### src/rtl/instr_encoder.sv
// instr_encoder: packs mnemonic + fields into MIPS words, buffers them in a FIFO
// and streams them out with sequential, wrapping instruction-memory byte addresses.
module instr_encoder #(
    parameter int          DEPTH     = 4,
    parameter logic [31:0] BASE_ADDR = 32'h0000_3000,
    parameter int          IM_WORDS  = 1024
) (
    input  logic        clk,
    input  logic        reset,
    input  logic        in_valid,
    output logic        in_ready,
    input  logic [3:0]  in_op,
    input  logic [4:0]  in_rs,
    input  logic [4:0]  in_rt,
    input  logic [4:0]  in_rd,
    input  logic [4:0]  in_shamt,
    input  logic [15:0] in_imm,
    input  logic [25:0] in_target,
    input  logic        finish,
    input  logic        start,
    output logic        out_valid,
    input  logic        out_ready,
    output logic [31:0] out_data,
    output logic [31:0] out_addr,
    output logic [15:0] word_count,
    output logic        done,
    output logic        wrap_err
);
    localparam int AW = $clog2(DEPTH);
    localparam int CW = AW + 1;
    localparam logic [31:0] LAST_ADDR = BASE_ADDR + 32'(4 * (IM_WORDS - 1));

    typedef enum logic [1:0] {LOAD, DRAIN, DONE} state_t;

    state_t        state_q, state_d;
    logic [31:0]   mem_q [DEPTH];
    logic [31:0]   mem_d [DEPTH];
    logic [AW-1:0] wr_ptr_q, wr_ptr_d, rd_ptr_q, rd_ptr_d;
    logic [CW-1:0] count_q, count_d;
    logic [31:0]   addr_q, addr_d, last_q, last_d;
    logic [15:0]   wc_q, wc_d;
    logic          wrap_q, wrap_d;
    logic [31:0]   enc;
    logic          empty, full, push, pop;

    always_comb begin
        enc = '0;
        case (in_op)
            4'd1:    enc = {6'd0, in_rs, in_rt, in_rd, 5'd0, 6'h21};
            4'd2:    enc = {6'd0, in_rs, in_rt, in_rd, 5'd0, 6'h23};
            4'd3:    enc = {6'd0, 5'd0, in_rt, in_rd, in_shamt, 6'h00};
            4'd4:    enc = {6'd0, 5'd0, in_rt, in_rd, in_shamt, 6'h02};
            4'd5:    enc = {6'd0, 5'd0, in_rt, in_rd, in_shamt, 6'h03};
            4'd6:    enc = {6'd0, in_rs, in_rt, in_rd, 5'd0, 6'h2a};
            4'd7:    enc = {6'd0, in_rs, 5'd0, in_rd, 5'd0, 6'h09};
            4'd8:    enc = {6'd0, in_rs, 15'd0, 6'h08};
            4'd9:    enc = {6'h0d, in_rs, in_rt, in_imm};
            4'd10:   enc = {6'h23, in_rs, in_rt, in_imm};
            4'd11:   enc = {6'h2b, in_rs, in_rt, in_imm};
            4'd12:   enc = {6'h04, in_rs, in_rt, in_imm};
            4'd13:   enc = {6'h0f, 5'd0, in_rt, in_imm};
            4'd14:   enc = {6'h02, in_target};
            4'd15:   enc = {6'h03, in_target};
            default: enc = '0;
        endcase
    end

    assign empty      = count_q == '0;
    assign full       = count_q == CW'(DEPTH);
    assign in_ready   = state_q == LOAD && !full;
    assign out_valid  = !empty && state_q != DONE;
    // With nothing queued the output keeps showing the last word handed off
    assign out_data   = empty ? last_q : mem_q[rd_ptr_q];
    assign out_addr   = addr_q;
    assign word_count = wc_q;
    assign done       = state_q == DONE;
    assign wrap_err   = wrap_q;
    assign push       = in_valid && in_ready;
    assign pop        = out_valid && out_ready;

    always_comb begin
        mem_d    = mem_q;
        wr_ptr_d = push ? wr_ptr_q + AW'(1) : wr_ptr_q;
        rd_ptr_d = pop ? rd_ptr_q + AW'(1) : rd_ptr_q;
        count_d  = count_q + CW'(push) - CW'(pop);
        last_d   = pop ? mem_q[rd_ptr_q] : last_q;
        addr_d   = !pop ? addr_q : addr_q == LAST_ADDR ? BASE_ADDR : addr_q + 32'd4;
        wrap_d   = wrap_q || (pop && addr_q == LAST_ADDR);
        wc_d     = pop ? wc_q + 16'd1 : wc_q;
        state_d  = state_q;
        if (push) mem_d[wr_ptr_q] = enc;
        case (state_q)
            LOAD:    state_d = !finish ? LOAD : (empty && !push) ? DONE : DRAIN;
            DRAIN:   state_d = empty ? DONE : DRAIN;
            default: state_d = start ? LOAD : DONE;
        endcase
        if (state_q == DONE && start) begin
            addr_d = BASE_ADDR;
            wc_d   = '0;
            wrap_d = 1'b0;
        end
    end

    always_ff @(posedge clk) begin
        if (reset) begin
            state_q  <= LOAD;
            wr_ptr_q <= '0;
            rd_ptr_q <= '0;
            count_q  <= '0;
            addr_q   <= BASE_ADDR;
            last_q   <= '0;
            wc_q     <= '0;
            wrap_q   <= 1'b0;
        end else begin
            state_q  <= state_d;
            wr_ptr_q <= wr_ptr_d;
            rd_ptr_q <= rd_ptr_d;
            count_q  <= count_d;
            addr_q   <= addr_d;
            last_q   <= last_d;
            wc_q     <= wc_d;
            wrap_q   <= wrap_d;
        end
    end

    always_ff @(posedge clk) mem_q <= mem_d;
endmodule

...

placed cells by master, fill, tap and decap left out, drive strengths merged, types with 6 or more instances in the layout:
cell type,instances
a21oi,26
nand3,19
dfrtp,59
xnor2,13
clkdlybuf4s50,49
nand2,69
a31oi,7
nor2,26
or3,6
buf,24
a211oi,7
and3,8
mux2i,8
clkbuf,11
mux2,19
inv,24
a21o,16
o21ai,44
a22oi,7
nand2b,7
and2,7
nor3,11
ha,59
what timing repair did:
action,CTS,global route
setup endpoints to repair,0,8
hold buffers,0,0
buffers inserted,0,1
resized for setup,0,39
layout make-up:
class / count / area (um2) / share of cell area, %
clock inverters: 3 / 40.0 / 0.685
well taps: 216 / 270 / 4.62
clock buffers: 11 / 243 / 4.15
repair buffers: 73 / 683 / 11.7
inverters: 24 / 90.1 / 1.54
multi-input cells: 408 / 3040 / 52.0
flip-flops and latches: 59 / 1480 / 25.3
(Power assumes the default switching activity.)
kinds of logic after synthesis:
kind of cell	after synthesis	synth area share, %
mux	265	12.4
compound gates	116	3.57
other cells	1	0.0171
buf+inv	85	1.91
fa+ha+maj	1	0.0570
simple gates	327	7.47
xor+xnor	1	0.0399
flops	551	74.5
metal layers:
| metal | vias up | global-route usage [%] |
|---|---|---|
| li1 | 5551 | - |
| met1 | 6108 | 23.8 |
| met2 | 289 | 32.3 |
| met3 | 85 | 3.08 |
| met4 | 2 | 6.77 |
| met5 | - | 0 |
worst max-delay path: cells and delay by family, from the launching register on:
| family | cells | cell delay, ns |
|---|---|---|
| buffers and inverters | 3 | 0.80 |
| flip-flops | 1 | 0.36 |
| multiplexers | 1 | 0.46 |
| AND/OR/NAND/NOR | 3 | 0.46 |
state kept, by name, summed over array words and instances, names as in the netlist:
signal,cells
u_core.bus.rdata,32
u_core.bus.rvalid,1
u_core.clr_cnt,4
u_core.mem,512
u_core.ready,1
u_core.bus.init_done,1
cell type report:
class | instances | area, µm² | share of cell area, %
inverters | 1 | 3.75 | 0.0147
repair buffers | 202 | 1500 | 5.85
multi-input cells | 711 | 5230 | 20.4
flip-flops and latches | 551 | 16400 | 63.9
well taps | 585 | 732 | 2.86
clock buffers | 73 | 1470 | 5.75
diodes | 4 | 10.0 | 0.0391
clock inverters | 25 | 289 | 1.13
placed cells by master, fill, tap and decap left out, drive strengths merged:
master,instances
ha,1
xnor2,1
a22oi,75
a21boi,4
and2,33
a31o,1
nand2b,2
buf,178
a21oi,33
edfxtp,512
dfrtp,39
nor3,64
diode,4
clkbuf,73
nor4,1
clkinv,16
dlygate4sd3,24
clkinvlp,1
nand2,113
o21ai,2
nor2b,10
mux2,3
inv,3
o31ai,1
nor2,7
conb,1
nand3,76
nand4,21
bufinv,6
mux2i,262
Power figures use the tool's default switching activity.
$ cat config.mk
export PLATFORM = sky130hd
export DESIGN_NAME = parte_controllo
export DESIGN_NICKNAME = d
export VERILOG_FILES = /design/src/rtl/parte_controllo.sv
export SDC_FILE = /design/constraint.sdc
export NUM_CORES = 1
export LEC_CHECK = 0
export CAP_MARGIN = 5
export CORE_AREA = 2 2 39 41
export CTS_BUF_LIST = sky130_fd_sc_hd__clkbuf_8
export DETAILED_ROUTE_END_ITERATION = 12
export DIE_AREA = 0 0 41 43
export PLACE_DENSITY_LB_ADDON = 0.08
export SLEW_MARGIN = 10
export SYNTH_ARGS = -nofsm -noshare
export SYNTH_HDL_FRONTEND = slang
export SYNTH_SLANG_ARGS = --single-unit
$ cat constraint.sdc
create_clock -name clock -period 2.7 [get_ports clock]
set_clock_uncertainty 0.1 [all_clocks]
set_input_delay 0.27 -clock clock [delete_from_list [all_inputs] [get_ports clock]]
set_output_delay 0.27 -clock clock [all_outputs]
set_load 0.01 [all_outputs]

...

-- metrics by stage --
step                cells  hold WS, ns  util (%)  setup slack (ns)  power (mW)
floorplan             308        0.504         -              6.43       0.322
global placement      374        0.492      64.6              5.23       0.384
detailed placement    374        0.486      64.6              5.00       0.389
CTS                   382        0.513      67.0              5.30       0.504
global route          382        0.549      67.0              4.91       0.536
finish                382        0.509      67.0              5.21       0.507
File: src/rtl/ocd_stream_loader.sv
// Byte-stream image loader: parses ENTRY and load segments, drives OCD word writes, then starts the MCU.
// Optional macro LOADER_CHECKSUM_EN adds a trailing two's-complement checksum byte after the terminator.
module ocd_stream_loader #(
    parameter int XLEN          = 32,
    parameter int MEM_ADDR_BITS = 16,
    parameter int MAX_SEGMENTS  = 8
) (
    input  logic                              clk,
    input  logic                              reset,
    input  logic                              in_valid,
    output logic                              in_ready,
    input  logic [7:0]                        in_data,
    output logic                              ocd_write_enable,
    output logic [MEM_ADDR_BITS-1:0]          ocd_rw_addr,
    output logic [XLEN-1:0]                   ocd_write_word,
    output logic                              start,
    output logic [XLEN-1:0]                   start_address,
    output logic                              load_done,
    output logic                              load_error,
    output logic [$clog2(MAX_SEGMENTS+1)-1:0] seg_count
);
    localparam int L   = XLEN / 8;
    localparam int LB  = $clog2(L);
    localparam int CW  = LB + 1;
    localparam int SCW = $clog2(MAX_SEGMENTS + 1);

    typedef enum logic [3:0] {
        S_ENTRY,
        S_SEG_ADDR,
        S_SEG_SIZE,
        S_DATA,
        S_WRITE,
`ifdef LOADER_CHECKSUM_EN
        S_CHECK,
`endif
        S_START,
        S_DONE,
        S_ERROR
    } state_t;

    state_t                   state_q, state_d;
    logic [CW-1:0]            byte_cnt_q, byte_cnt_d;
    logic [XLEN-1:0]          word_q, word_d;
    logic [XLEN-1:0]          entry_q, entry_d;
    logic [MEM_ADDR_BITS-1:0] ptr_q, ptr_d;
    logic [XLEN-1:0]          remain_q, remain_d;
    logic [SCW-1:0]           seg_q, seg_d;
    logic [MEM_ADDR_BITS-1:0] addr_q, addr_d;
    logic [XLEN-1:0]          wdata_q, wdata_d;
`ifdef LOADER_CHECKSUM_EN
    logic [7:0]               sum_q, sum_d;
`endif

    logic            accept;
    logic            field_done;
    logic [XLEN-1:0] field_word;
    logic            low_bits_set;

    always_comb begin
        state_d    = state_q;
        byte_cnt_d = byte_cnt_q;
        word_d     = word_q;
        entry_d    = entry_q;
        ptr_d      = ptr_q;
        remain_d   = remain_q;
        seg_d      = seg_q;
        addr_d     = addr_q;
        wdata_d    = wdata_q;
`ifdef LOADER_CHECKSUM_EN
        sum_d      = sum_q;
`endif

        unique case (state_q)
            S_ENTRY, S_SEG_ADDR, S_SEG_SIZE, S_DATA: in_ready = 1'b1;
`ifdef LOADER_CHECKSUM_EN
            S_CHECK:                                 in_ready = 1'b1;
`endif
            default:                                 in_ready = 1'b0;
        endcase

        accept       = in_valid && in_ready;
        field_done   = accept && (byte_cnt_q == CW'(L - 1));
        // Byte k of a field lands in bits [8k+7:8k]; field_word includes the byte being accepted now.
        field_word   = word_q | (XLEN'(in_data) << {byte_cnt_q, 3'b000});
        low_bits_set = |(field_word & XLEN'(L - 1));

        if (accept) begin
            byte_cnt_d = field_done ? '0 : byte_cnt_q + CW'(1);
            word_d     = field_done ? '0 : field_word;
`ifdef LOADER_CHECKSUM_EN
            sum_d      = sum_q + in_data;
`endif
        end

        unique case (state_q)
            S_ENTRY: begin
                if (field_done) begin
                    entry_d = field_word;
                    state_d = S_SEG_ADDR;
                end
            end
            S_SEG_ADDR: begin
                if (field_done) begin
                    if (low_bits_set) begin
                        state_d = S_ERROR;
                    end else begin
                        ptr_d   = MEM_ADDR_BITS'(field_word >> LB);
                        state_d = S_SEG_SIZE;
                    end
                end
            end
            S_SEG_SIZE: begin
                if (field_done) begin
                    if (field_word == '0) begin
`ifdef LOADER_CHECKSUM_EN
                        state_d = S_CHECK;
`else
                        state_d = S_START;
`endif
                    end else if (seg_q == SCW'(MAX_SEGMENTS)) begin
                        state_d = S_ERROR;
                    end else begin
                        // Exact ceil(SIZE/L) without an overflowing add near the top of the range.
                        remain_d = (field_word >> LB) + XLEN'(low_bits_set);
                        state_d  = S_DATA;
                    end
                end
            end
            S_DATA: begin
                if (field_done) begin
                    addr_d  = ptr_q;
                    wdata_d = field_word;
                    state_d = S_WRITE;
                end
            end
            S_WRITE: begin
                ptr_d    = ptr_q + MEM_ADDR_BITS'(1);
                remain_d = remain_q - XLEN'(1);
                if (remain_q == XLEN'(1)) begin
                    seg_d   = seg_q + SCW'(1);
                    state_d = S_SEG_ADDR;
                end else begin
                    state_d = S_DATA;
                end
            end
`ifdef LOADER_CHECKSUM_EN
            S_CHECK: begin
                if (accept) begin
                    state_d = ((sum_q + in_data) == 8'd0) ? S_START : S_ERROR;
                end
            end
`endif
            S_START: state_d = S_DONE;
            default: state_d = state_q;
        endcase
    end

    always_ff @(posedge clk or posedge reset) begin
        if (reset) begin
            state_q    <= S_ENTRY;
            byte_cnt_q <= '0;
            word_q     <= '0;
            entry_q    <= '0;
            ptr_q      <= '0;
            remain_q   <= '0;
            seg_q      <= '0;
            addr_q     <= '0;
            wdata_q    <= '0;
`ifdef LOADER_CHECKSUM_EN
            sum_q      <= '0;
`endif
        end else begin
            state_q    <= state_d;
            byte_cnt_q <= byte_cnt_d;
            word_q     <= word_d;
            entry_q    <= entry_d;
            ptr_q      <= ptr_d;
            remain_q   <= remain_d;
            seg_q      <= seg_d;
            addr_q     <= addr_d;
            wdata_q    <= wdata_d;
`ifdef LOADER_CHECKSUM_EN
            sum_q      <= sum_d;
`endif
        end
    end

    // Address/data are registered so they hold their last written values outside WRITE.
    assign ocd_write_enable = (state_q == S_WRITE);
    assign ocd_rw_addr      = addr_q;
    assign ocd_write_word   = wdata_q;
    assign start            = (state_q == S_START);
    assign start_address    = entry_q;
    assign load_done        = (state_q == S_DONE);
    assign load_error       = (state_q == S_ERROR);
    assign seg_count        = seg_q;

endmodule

:: THE PROBLEM ::
Everything from the line with "strengths merged, types" through the line with "clock buffers: 11 / 243 / 4.15" in the listing above must be retyped exactly, with nothing added.

:: SOLUTION ::
placed cells by master, fill, tap and decap left out, drive strengths merged, types with 6 or more instances in the layout:
cell type,instances
a21oi,26
nand3,19
dfrtp,59
xnor2,13
clkdlybuf4s50,49
nand2,69
a31oi,7
nor2,26
or3,6
buf,24
a211oi,7
and3,8
mux2i,8
clkbuf,11
mux2,19
inv,24
a21o,16
o21ai,44
a22oi,7
nand2b,7
and2,7
nor3,11
ha,59
what timing repair did:
action,CTS,global route
setup endpoints to repair,0,8
hold buffers,0,0
buffers inserted,0,1
resized for setup,0,39
layout make-up:
class / count / area (um2) / share of cell area, %
clock inverters: 3 / 40.0 / 0.685
well taps: 216 / 270 / 4.62
clock buffers: 11 / 243 / 4.15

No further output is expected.